Project leader Kelley and her co-leader Sargent are intent on commercializing the technology. The prototype developed with the support of Genome Canada will provide a system that can be used to demonstrate the technology in order to raise Series A venture funding. Kelley has previously participated in fundraising for a successful clinical diagnostics company sold in 2006 for $232M.

Sargent recently attracted US$7.5M in venture capital to found an imaging company located in MaRS, a technology start-up incubator facility co-located with the University of Toronto and its affiliated teaching hospitals.

Outcomes: 

The social and economic benefits of the project reside in three categories:

(1) Economic growth.

(2) Improvement of health and quality of life

(3) Impact on public policy.

(1) Economic growth. The project led to the formation of spin-out company Xagenic. Xagenic, currently being incubated in the University of Toronto, has $1,000,000 of seed funding today, and employs five engineers and scientists. It is commercializing the inventions made with the Genome Canada support, in addition to several other agencies. Xagenic is addressing the multi-billion-dollar point-of-care molecular diagnostics market. It is seeking to attract Series A venture investment in order to build a ~ 20-person team, in a separate facility outside of UofT, to create a compelling prototype and successfully obtain FDA clearance and a CLIA waiver for its point-of-care infectious disease detection products. Ultimately, Xagenic seeks to grow into an operating company with a technology solution and price-point that positions it to build a multi hundred- million-dollar revenue stream from its base in Canada.

(2) Improvement of health and quality of life. The discoveries in the research project have led to two classes of findings relevant to the health of Canadians. Both relate to our proof of a convenient, cost-effective instrument and cartridge system that can detect the molecular signatures of disease. In relation to cancer, our system allows many nucleic acids biomarkers to be sensed in parallel, allowing a wide panel of gene expression to be followed accurately. This opens new avenues to screening patients early and cost effectively for the genetic fingerprints of cancers. In related work, we have proven that we can distinguish between different types of bacteria – thus showing in a model system that we can in principle tell the difference between antibiotic-resistance strains and less virulent ones. This addresses a crucial problem in Canadian hospitals – the rise of infectious diseases such as MRSA, VRE, and C. difficilie. Ultimately the inventions made through the project offer the capacity to improve both cancer care – through its early diagnosis – and the safety of our hospital system through effective screening of incoming patients at the point of admission for dangerous infections.

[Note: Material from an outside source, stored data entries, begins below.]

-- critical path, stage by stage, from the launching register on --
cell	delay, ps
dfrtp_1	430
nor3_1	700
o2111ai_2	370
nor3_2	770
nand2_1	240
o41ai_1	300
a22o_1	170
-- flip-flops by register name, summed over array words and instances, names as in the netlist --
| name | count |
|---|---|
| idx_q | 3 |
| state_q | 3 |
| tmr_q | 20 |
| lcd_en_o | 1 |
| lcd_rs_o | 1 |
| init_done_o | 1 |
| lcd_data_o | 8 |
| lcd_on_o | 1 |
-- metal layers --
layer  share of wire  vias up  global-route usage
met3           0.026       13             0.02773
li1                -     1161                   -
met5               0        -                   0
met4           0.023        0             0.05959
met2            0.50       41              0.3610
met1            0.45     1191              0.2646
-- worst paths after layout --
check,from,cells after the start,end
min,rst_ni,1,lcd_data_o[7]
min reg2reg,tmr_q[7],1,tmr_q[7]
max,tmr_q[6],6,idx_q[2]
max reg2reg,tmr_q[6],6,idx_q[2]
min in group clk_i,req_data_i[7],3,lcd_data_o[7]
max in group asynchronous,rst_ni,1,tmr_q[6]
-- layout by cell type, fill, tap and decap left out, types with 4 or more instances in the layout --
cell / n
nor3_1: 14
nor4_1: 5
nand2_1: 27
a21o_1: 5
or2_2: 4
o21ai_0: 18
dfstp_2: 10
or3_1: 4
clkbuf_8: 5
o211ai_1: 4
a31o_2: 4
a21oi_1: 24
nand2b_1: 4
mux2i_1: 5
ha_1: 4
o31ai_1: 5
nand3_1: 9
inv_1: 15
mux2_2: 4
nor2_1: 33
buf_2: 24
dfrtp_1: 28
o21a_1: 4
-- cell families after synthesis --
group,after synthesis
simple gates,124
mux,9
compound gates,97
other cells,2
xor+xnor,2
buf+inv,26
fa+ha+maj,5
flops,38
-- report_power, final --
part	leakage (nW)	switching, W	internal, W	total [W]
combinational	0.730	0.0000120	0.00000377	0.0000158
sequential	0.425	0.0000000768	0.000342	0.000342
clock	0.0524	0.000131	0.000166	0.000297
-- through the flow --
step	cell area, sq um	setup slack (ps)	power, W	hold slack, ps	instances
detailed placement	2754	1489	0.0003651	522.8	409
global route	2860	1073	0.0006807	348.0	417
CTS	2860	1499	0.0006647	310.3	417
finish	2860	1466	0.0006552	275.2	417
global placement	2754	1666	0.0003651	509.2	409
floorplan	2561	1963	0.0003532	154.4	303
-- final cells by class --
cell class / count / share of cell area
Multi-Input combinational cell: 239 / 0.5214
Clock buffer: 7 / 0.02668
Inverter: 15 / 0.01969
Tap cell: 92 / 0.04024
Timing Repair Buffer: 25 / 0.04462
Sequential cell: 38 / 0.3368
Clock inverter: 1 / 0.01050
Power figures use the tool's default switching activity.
<file path="config.mk">
export PLATFORM = sky130hd
export DESIGN_NAME = alu
export DESIGN_NICKNAME = d
export VERILOG_FILES = /design/src/rtl/alu.sv
export SDC_FILE = /design/constraint.sdc
export NUM_CORES = 1
export LEC_CHECK = 0
export ABC_AREA = 1
export CAP_MARGIN = 0
export CORE_MARGIN = 4
export CORE_UTILIZATION = 39
export DETAILED_ROUTE_END_ITERATION = 8
export HOLD_SLACK_MARGIN = 0.05
export RECOVER_POWER = 100
export SYNTH_ARGS = -nofsm -noshare
export SYNTH_HDL_FRONTEND = slang
export SYNTH_SLANG_ARGS = --single-unit
</file>
<file path="constraint.sdc">
create_clock -name clk -period 1.3 [get_ports clk]
set_clock_uncertainty 0.05 [all_clocks]
set_input_delay 0.39 -clock clk [delete_from_list [all_inputs] [get_ports clk]]
set_output_delay 0.39 -clock clk [all_outputs]
set_load 0.05 [all_outputs]
</file>
[src/flat_wrapper.sv]
// flat-port wrapper written by rule: the top's interface ports become plain ports
module vec_mac_flat 
#(
  parameter int VEC_LEN = 16,
  parameter int ACC_W   = 24
)
  (clock, rst, bus_act_in, bus_wgt_in, bus_in_valid, bus_flush, bus_out_ready, bus_in_ready, bus_result, bus_out_valid, bus_count);
  vec_mac_if #(.VEC_LEN(VEC_LEN), .ACC_W(ACC_W)) bus_i ();
  input  logic clock;
  input  logic rst;
  input wire logic [$bits(bus_i.act_in)-1:0] bus_act_in;
  input wire logic [$bits(bus_i.wgt_in)-1:0] bus_wgt_in;
  input wire logic [$bits(bus_i.in_valid)-1:0] bus_in_valid;
  input wire logic [$bits(bus_i.flush)-1:0] bus_flush;
  input wire logic [$bits(bus_i.out_ready)-1:0] bus_out_ready;
  output wire logic [$bits(bus_i.in_ready)-1:0] bus_in_ready;
  output wire logic [$bits(bus_i.result)-1:0] bus_result;
  output wire logic [$bits(bus_i.out_valid)-1:0] bus_out_valid;
  output wire logic [$bits(bus_i.count)-1:0] bus_count;
  assign bus_i.act_in = bus_act_in;
  assign bus_i.wgt_in = bus_wgt_in;
  assign bus_i.in_valid = bus_in_valid;
  assign bus_i.flush = bus_flush;
  assign bus_i.out_ready = bus_out_ready;
  assign bus_in_ready = bus_i.in_ready;
  assign bus_result = bus_i.result;
  assign bus_out_valid = bus_i.out_valid;
  assign bus_count = bus_i.count;
  vec_mac #(.VEC_LEN(VEC_LEN), .ACC_W(ACC_W)) u_core (.clock(clock), .rst(rst), .bus(bus_i));
endmodule
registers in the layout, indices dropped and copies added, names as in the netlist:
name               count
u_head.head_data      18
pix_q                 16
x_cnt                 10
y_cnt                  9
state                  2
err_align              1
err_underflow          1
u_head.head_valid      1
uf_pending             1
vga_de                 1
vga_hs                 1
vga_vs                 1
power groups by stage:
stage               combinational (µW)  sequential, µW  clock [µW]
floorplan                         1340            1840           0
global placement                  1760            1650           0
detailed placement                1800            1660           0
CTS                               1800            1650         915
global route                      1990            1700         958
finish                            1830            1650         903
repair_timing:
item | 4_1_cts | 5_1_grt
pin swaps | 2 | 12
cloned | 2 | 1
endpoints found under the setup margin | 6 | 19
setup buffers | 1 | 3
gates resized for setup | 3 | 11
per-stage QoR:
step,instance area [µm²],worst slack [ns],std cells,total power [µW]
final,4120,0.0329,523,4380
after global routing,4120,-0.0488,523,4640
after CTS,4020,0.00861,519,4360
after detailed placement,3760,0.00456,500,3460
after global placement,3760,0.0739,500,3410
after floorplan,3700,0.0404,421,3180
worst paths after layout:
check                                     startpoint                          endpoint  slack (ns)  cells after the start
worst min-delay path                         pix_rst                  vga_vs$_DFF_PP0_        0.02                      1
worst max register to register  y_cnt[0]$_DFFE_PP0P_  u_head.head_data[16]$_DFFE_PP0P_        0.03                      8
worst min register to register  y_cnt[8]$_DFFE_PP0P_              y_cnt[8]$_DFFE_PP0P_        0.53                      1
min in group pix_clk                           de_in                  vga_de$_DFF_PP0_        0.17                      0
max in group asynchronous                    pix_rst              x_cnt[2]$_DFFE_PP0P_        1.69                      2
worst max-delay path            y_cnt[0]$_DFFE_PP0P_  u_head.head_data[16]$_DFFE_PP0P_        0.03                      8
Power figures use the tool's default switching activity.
$ cat src/rtl/cpu_pkg.sv
// cpu_pkg: shared pc_sel/fwd encodings and scoreboard entry type for pipe_ctrl (CPU_FWD_EN selects forwarding)
package cpu_pkg;
  localparam int SB_AW = 8;
  typedef enum logic [1:0] {
    PC_NPC = 2'd0,
    PC_BR  = 2'd1,
    PC_EXC = 2'd2,
    PC_EPC = 2'd3
  } pc_sel_e;
  typedef logic [2:0] fwd_t;
  localparam fwd_t FWD_RF = 3'd0;
  // wa is sized for the widest supported register file; narrower addresses are zero-extended
  typedef struct packed {
    logic             valid;
    logic [SB_AW-1:0] wa;
    logic             is_load;
  } sb_entry_t;
  function automatic fwd_t fwd_entry(input int k);
    return fwd_t'(k + 1);
  endfunction
endpackage

$ cat src/rtl/pipe_ctrl_if.sv
// pipe_ctrl_if: ID-stage decode inputs and hazard/PC control outputs of pipe_ctrl
interface pipe_ctrl_if #(parameter int REG_AW = 5);
  import cpu_pkg::*;
  logic [REG_AW-1:0] id_rs, id_rt, id_wa;
  logic              id_use_rs, id_use_rt, id_wen, id_is_load, id_is_md, id_reads_hilo, id_branch;
  logic              exc_req, eret;
  logic              stall, flush_if, flush_id, md_busy;
  pc_sel_e           pc_sel;
  fwd_t              fwd_a, fwd_b;
  modport master (
    output id_rs, id_rt, id_wa, id_use_rs, id_use_rt, id_wen, id_is_load, id_is_md,
           id_reads_hilo, id_branch, exc_req, eret,
    input  stall, flush_if, flush_id, md_busy, pc_sel, fwd_a, fwd_b
  );
  modport slave (
    input  id_rs, id_rt, id_wa, id_use_rs, id_use_rt, id_wen, id_is_load, id_is_md,
           id_reads_hilo, id_branch, exc_req, eret,
    output stall, flush_if, flush_id, md_busy, pc_sel, fwd_a, fwd_b
  );
endinterface

$ cat src/rtl/pipe_scoreboard.sv
// pipe_scoreboard: EXE..WB destination shift register with per-entry source match vectors
module pipe_scoreboard
  import cpu_pkg::*;
#(
  parameter int STAGES = 3,
  parameter int REG_AW = 5
) (
  input  logic              clk,
  input  logic              rst,
  input  logic              advance,
  input  sb_entry_t         id_entry,
  input  logic [REG_AW-1:0] rs,
  input  logic [REG_AW-1:0] rt,
  input  logic              use_rs,
  input  logic              use_rt,
  output logic [STAGES-1:0] match_a,
  output logic [STAGES-1:0] match_b,
  output logic              load_hit
);
  sb_entry_t [STAGES-1:0] sb;
  always_ff @(posedge clk)
    if (rst) sb <= '0;
    else sb <= {sb[STAGES-2:0], advance ? id_entry : sb_entry_t'('0)};
  genvar i;
  generate
    for (i = 0; i < STAGES; i++) begin : g_match
      assign match_a[i] = use_rs && rs != '0 && sb[i].valid && sb[i].wa == SB_AW'(rs);
      assign match_b[i] = use_rt && rt != '0 && sb[i].valid && sb[i].wa == SB_AW'(rt);
    end
  endgenerate
  assign load_hit = sb[0].is_load && (match_a[0] || match_b[0]);
endmodule

$ cat src/rtl/pipe_ctrl.sv
// pipe_ctrl: hazard, flush, PC-select and forwarding control for an in-order pipeline.
// CPU_FWD_EN defined enables operand forwarding; otherwise RAW hazards stall until WB.
module pipe_ctrl
  import cpu_pkg::*;
#(
  parameter int STAGES = 3,
  parameter int REG_AW = 5,
  parameter int MD_LAT = 4
) (
  input  logic        clk,
  input  logic        rst,
  pipe_ctrl_if.slave  bus
);
  localparam int CW = $clog2(MD_LAT + 1);
  localparam logic [CW-1:0] MD_INIT = CW'(MD_LAT - 1);
  localparam logic [STAGES-1:0] NOT_WB = {1'b0, {(STAGES-1){1'b1}}};
  logic [CW-1:0]     md_cnt;
  logic [STAGES-1:0] match_a, match_b;
  logic              load_hit, hazard, md_stall, advance;
  sb_entry_t         id_entry;
  assign id_entry = '{valid: bus.id_wen && bus.id_wa != '0, wa: SB_AW'(bus.id_wa), is_load: bus.id_is_load};
  assign advance = !bus.stall && !bus.flush_id;
  pipe_scoreboard #(.STAGES(STAGES), .REG_AW(REG_AW)) u_sb (
    .clk(clk),
    .rst(rst),
    .advance(advance),
    .id_entry(id_entry),
    .rs(bus.id_rs),
    .rt(bus.id_rt),
    .use_rs(bus.id_use_rs),
    .use_rt(bus.id_use_rt),
    .match_a(match_a),
    .match_b(match_b),
    .load_hit(load_hit)
  );
  // exceptions never touch the counter: a running mult/div keeps its occupancy
  always_ff @(posedge clk)
    if (rst) md_cnt <= '0;
    else if (advance && bus.id_is_md) md_cnt <= MD_INIT;
    else if (md_cnt != '0) md_cnt <= md_cnt - 1'b1;
  always_comb begin
`ifdef CPU_FWD_EN
    hazard = load_hit;
`else
    hazard = load_hit || |((match_a | match_b) & NOT_WB);
`endif
    md_stall = md_cnt != '0 && (bus.id_is_md || bus.id_reads_hilo);
    bus.md_busy = !rst && md_cnt != '0;
    bus.stall = 1'b0;
    bus.flush_if = 1'b0;
    bus.flush_id = 1'b0;
    bus.pc_sel = PC_NPC;
    if (!rst) begin
      if (bus.exc_req) begin
        bus.pc_sel = PC_EXC;
        bus.flush_if = 1'b1;
        bus.flush_id = 1'b1;
      end else if (bus.eret) begin
        bus.pc_sel = PC_EPC;
        bus.flush_if = 1'b1;
        bus.flush_id = 1'b1;
      end else if (hazard || md_stall) begin
        bus.stall = 1'b1;
        bus.flush_id = 1'b1;
      end else if (bus.id_branch) begin
        bus.pc_sel = PC_BR;
        bus.flush_if = 1'b1;
      end
    end
  end
  // scanning oldest to youngest lets the youngest match win
  always_comb begin
    bus.fwd_a = FWD_RF;
    bus.fwd_b = FWD_RF;
`ifdef CPU_FWD_EN
    for (int k = STAGES - 1; k >= 0; k--) begin
      if (!rst && match_a[k]) bus.fwd_a = fwd_entry(k);
      if (!rst && match_b[k]) bus.fwd_b = fwd_entry(k);
    end
`endif
  end
endmodule
**src/rtl/sqr_seq_arbiter.sv**
```systemverilog
// Shared incremental perfect-square engine for NUM_REQ requesters. Each requester
// keeps its own sequence context; a round-robin grant feeds a registered valid/ready port.

module sqr_ctx #(
  parameter int W = 32
) (
  input  logic         clk,
  input  logic         reset_n,
  input  logic         clr,
  input  logic         step,
  output logic [W-1:0] sq,
  output logic         wrap
);
  logic [W-1:0] odd;
  logic [W:0]   sum;

  assign sum  = {1'b0, sq} + {1'b0, odd};
  assign wrap = sum[W];

  always_ff @(posedge clk or negedge reset_n) begin
    if (!reset_n) begin
      sq  <= W'(1);
      odd <= W'(3);
    end else if (clr || (step && wrap)) begin
      // the largest representable square restarts the stream, same as a clear
      sq  <= W'(1);
      odd <= W'(3);
    end else if (step) begin
      sq  <= sum[W-1:0];
      odd <= odd + W'(2);
    end
  end
endmodule

module sqr_seq_arbiter #(
  parameter int NUM_REQ = 4,
  parameter int W       = 32,
  parameter int IDW     = (NUM_REQ > 1) ? $clog2(NUM_REQ) : 1
) (
  input  logic               clk,
  input  logic               reset_n,
  input  logic [NUM_REQ-1:0] req_i,
  input  logic [NUM_REQ-1:0] clr_i,
  output logic [NUM_REQ-1:0] gnt_o,
  output logic               sqr_valid_o,
  output logic [W-1:0]       sqr_o,
  output logic [IDW-1:0]     sqr_id_o,
  output logic               last_o,
  input  logic               out_ready_i
);
  logic [NUM_REQ-1:0][W-1:0] sq_all;
  logic [NUM_REQ-1:0]        wrap_all;
  logic [NUM_REQ-1:0]        elig;
  logic [NUM_REQ-1:0]        gnt;
  logic [IDW-1:0]            ptr, idx, gnt_idx;
  logic                      found, adv;
  logic [1:0]                vld_pipe;

  assign adv  = !vld_pipe[1] || out_ready_i;
  assign elig = req_i & ~clr_i;

  // round-robin search from ptr; a clear masks its requester for the cycle
  always_comb begin
    found   = 1'b0;
    gnt_idx = '0;
    idx     = '0;
    for (int o = 0; o < NUM_REQ; o++) begin
      idx = IDW'((int'(ptr) + o) % NUM_REQ);
      if (!found && elig[idx]) begin
        found   = 1'b1;
        gnt_idx = idx;
      end
    end
    gnt = '0;
    if (found && adv && reset_n) gnt[gnt_idx] = 1'b1;
  end

  assign gnt_o       = gnt;
  assign vld_pipe[0] = |gnt;
  assign sqr_valid_o = vld_pipe[1];

  for (genvar i = 0; i < NUM_REQ; i++) begin : g_ctx
    sqr_ctx #(.W(W)) u_ctx (
      .clk     (clk),
      .reset_n (reset_n),
      .clr     (clr_i[i]),
      .step    (gnt[i]),
      .sq      (sq_all[i]),
      .wrap    (wrap_all[i])
    );
  end

  always_ff @(posedge clk or negedge reset_n) begin
    if (!reset_n) begin
      vld_pipe[1] <= 1'b0;
      sqr_o       <= '0;
      sqr_id_o    <= '0;
      last_o      <= 1'b0;
      ptr         <= '0;
    end else if (adv) begin
      vld_pipe[1] <= vld_pipe[0];
      if (vld_pipe[0]) begin
        sqr_o    <= sq_all[gnt_idx];
        sqr_id_o <= gnt_idx;
        last_o   <= wrap_all[gnt_idx];
        ptr      <= (gnt_idx == IDW'(NUM_REQ - 1)) ? '0 : gnt_idx + IDW'(1);
      end
    end
  end
endmodule

```
## config.mk

```make
export PLATFORM = sky130hd
export DESIGN_NAME = instr_fetch_unit
export DESIGN_NICKNAME = d
export VERILOG_FILES = /design/src/rtl/rv_core_pkg.sv /design/src/rtl/fetch_fifo.sv /design/src/rtl/instr_fetch_unit.sv
export SDC_FILE = /design/constraint.sdc
export NUM_CORES = 1
export LEC_CHECK = 0
export CAP_MARGIN = 5
export CORE_MARGIN = 1
export CORE_UTILIZATION = 38
export DETAILED_ROUTE_END_ITERATION = 7
export GPL_ROUTABILITY_DRIVEN = 0
export PLACE_DENSITY_LB_ADDON = 0.2
export SLEW_MARGIN = 5
export SYNTH_ARGS = -nofsm -noshare
export SYNTH_HDL_FRONTEND = slang
export SYNTH_HIERARCHICAL = 1
export SYNTH_SLANG_ARGS = --single-unit
```

## constraint.sdc

```tcl
create_clock -name clk -period 4.8 [get_ports clk]
set_input_delay 1.2 -clock clk [delete_from_list [all_inputs] [get_ports clk]]
set_output_delay 1.2 -clock clk [all_outputs]
set_load 0.05 [all_outputs]
```

## src/rtl/rv_core_pkg.sv

```systemverilog
// Core-wide constants shared by the front end, plus the fetch queue entry layout.
package rv_core_pkg;

    localparam int unsigned     XLEN        = 32;
    localparam logic [XLEN-1:0] RV_RESET_PC = 32'd0;
    localparam logic [XLEN-1:0] RV_NOP      = 32'h0000_0013;

    typedef struct packed {
        logic [XLEN-1:0] pc;
        logic [XLEN-1:0] instr;
    } fetch_entry_t;

endpackage

```

## src/rtl/fetch_fifo.sv

```systemverilog
// Synchronous prefetch FIFO of {pc, instr} entries; flush empties it in one cycle.
module fetch_fifo
    import rv_core_pkg::*;
#(
    parameter int unsigned DEPTH = 4
) (
    input  logic                         clk,
    input  logic                         reset,
    input  logic                         flush_i,
    input  logic                         push_i,
    input  fetch_entry_t                 push_data_i,
    input  logic                         pop_i,
    output fetch_entry_t                 head_o,
    output logic [$clog2(DEPTH+1)-1:0]   count_o
);

    localparam int unsigned AW = (DEPTH > 1) ? $clog2(DEPTH) : 1;
    localparam int unsigned CW = $clog2(DEPTH + 1);

    fetch_entry_t  mem_q [DEPTH];
    logic [AW-1:0] rd_ptr_q;
    logic [AW-1:0] wr_ptr_q;
    logic [CW-1:0] count_q;
    logic          do_push;
    logic          do_pop;

    assign do_push = push_i && !flush_i;
    assign do_pop  = pop_i && !flush_i && (count_q != '0);
    assign head_o  = mem_q[rd_ptr_q];
    assign count_o = count_q;

    // DEPTH is a power of two, so pointers wrap by plain overflow.
    always_ff @(posedge clk) begin
        if (reset || flush_i) begin
            rd_ptr_q <= '0;
            wr_ptr_q <= '0;
            count_q  <= '0;
        end else begin
            if (do_push) wr_ptr_q <= wr_ptr_q + AW'(1);
            if (do_pop)  rd_ptr_q <= rd_ptr_q + AW'(1);
            count_q <= count_q + CW'(do_push) - CW'(do_pop);
        end
    end

    always_ff @(posedge clk) begin
        if (do_push && !reset) mem_q[wr_ptr_q] <= push_data_i;
    end

endmodule

```

## src/rtl/instr_fetch_unit.sv

```systemverilog
// Instruction fetch front end: credit-limited in-order requests into a prefetch
// queue, with redirect flushing and counted discard of stale responses.
module instr_fetch_unit
    import rv_core_pkg::*;
#(
    parameter logic [31:0] RESET_PC = RV_RESET_PC,
    parameter int unsigned DEPTH    = 4
) (
    input  logic        clk,
    input  logic        reset,
    input  logic        redirect_valid,
    input  logic [31:0] redirect_pc,
    output logic        imem_req_valid,
    output logic [31:0] imem_req_addr,
    input  logic        imem_req_ready,
    input  logic        imem_rsp_valid,
    input  logic [31:0] imem_rsp_data,
    output logic        out_valid,
    output logic [31:0] out_instr,
    output logic [31:0] out_pc,
    input  logic        out_ready
);

    localparam int unsigned CW = $clog2(DEPTH + 1);
    localparam int unsigned SW = CW + 1;

    logic [XLEN-1:0] fetch_pc_q, fetch_pc_d;
    logic [XLEN-1:0] rsp_pc_q, rsp_pc_d;
    logic [CW-1:0]   in_flight_q, in_flight_d;
    logic [CW-1:0]   discard_q, discard_d;
    logic [CW-1:0]   queued;
    logic            accept;
    logic            rsp_fire;
    logic            push;
    logic            pop;
    fetch_entry_t    push_entry;
    fetch_entry_t    head;

    // A slot is reserved for every outstanding request so no response is ever dropped.
    assign imem_req_valid = !reset && ((SW'(queued) + SW'(in_flight_q)) < SW'(DEPTH));
    assign imem_req_addr  = fetch_pc_q;
    assign out_valid      = (queued != '0);
    assign out_instr      = out_valid ? head.instr : '0;
    assign out_pc         = out_valid ? head.pc : '0;

    // Live responses return in order from the last restart point, so their pc is a running count.
    assign push_entry = '{pc: rsp_pc_q, instr: imem_rsp_data};

    always_comb begin
        accept      = imem_req_valid && imem_req_ready;
        rsp_fire    = imem_rsp_valid && (in_flight_q != '0);
        pop         = out_valid && out_ready;
        push        = rsp_fire && (discard_q == '0) && !redirect_valid;
        in_flight_d = in_flight_q + CW'(accept) - CW'(rsp_fire);
        fetch_pc_d  = fetch_pc_q + XLEN'(accept);
        rsp_pc_d    = rsp_pc_q + XLEN'(push);
        discard_d   = discard_q;
        if (rsp_fire && (discard_q != '0)) discard_d = discard_q - CW'(1);
        if (redirect_valid) begin
            fetch_pc_d = redirect_pc;
            rsp_pc_d   = redirect_pc;
            discard_d  = in_flight_d;
        end
    end

    always_ff @(posedge clk) begin
        if (reset) begin
            fetch_pc_q  <= RESET_PC;
            rsp_pc_q    <= RESET_PC;
            in_flight_q <= '0;
            discard_q   <= '0;
        end else begin
            fetch_pc_q  <= fetch_pc_d;
            rsp_pc_q    <= rsp_pc_d;
            in_flight_q <= in_flight_d;
            discard_q   <= discard_d;
        end
    end

    fetch_fifo #(
        .DEPTH (DEPTH)
    ) u_fifo (
        .clk         (clk),
        .reset       (reset),
        .flush_i     (redirect_valid),
        .push_i      (push),
        .push_data_i (push_entry),
        .pop_i       (pop),
        .head_o      (head),
        .count_o     (queued)
    );

endmodule

```

==> impl_metrics.csv <==
group,metric,value,unit
worst_setup_path,critPathKind,"flop to primary output",
synth,synthFlopType,"edfxtp_1",
timing,hold_viol,0,
cells_and_area,nNetsFinal,1169,
timing,slew_headroom,0.349,
drt,routedWlPerCell,19.6,microns
worst_setup_path,critical-path-max-stage-delay,910,ps
synth,synth_mux_area_frac,0.107,
clock_tree,clk_latency,520,ps
synth,async_flop_share,0,
global_route,first_global_vias,8510,
timing,rsz0062_at_grt,"false",
clock_tree,cts_sinks,335,
timing,min_period,4210,ps
global_route,grt_use_met3,0.0295,
global_route,globalRoute.busiestLayer,"met2",
power,ir_drop,0.207,mV
power,power_leakage,5.62,nW
synth,synth_area,0.0141,sq mm
cells_and_area,syn_to_final_growth,24.5,%
worst_setup_path,cp-end-kind,"primary output",
worst_setup_path,critical_path_required,3600,ps
global_route,grt_start_max_net_pins,67,
global_route,grtUsageTotal,0.164,
timing,fin_crit_sh,0.877,
global_route,grt_pass1_wl,48100,microns
cells_and_area,regArea,0.00928,sq mm
global_route,met1_usage,0.228,
drt,wl,30900,microns
synth,synth_fp_nets,987,
timing,finalSetupTns,0,ps
floorplan,core_region_area,0.0366,sq mm
worst_setup_path,crit_arrival,3010,ps
cells_and_area,final_cells,1577,
global_route,antenna_found_initial,0,
floorplan,ioPinCount,168,
worst_setup_path,cp_top_family,"simple AND/OR/NAND/NOR gates",
floorplan,die-area,0.0379,sq mm
timing,max_clock_freq,238,MHz
clock_tree,cts_made_buffers,37,
worst_setup_path,worstSetupStartpointType,"flop",
drt,ant_nets,0,
placement,place_hpwl,19900,microns
outcome,status,"finished, final reports clean",
clock_tree,cts_hold_buf,0,
floorplan,start_util,0.385,
clock_tree,postCtsSetupBuffers,0,
run,max-cap-violations,0,
global_route,overflow,0,
clock_tree,cts_resized,0,
floorplan,placementRows,70,
timing,worst_clock_skew,15.4,ps
synth,synth-xor-area-share,0.0166,
drt,route.detailed.drc,0,
synth,synth-seq-cells,335,
worst_setup_path,path_cells,"or3_2 > buf_4 > and2_1 > clkdlybuf4s50_1",
synth,synth_adder_area_share,0.0170,
worst_setup_path,cp_max_fo,56,
hold_path,hold_depth,0,
synth,synth-compound-area-share,0.0652,
clock_tree,h-tree-depth,2,
timing,drv_slew,0,
cells_and_area,fillers,3222,
hold_path,hold_path_class,"flop to flop",
timing,setup_viol,0,
cells_and_area,final_util,0.480,
synth,synth_area_per_cell,15.7,sq um
worst_setup_path,reg2regPathDepth,11,
drt,viasPerCell,5.29,
synth,yosys.area_share.simple,0.110,
synth,netlist_instances,899,
clock_tree,cts_tree,"built",
power,power_density,377,mW/mm^2
timing,tightest_slew,976,ps
drt,drtPass1Iterations,5,
synth,ys_seq_area_frac,0.657,
clock_tree,clk_pin_slew_worst_paths,60,ps
synth,synth-edff-count,256,
synth,yosys_warnings,6,
clock_tree,root_buffer,"clkbuf_16",
floorplan,fp.dieW,195,microns
drt,vias,8347,
placement,placed_cells,1510,
synth,synth.distinct_cells,52,
worst_setup_path,slowest_stage,"or3_2",
floorplan,die-height,195,microns
global_route,met2_usage,0.267,
synth,synth_top_family_by_area,"simple AND/OR/NAND/NOR gates",
drt,drt_iter0_drc,443,
cells_and_area,diodes,0,
cells_and_area,multi_input_area,0.00448,sq mm
worst_setup_path,cp.depth,4,
clock_tree,clock_path_buffers,3,
placement,portBuffers,167,
cells_and_area,drive_gt1_frac,0.138,
worst_setup_path,crit_buf_inv,2,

(3) Impact on public policy. The research results obtained herein have led to attention for research in devices for medical diagnostics devices in the Canadian and international media. Our findings, reported in Nature Nanotechnology in September 2009, led to significant attention. Media outlets included The Globe and Mail, The Financial Post, The Toronto Star, Nature, Nature Medicine; and Prof. Kelley was interviewed by Peter Mansbridge on the CBC’s Manbridge One on One.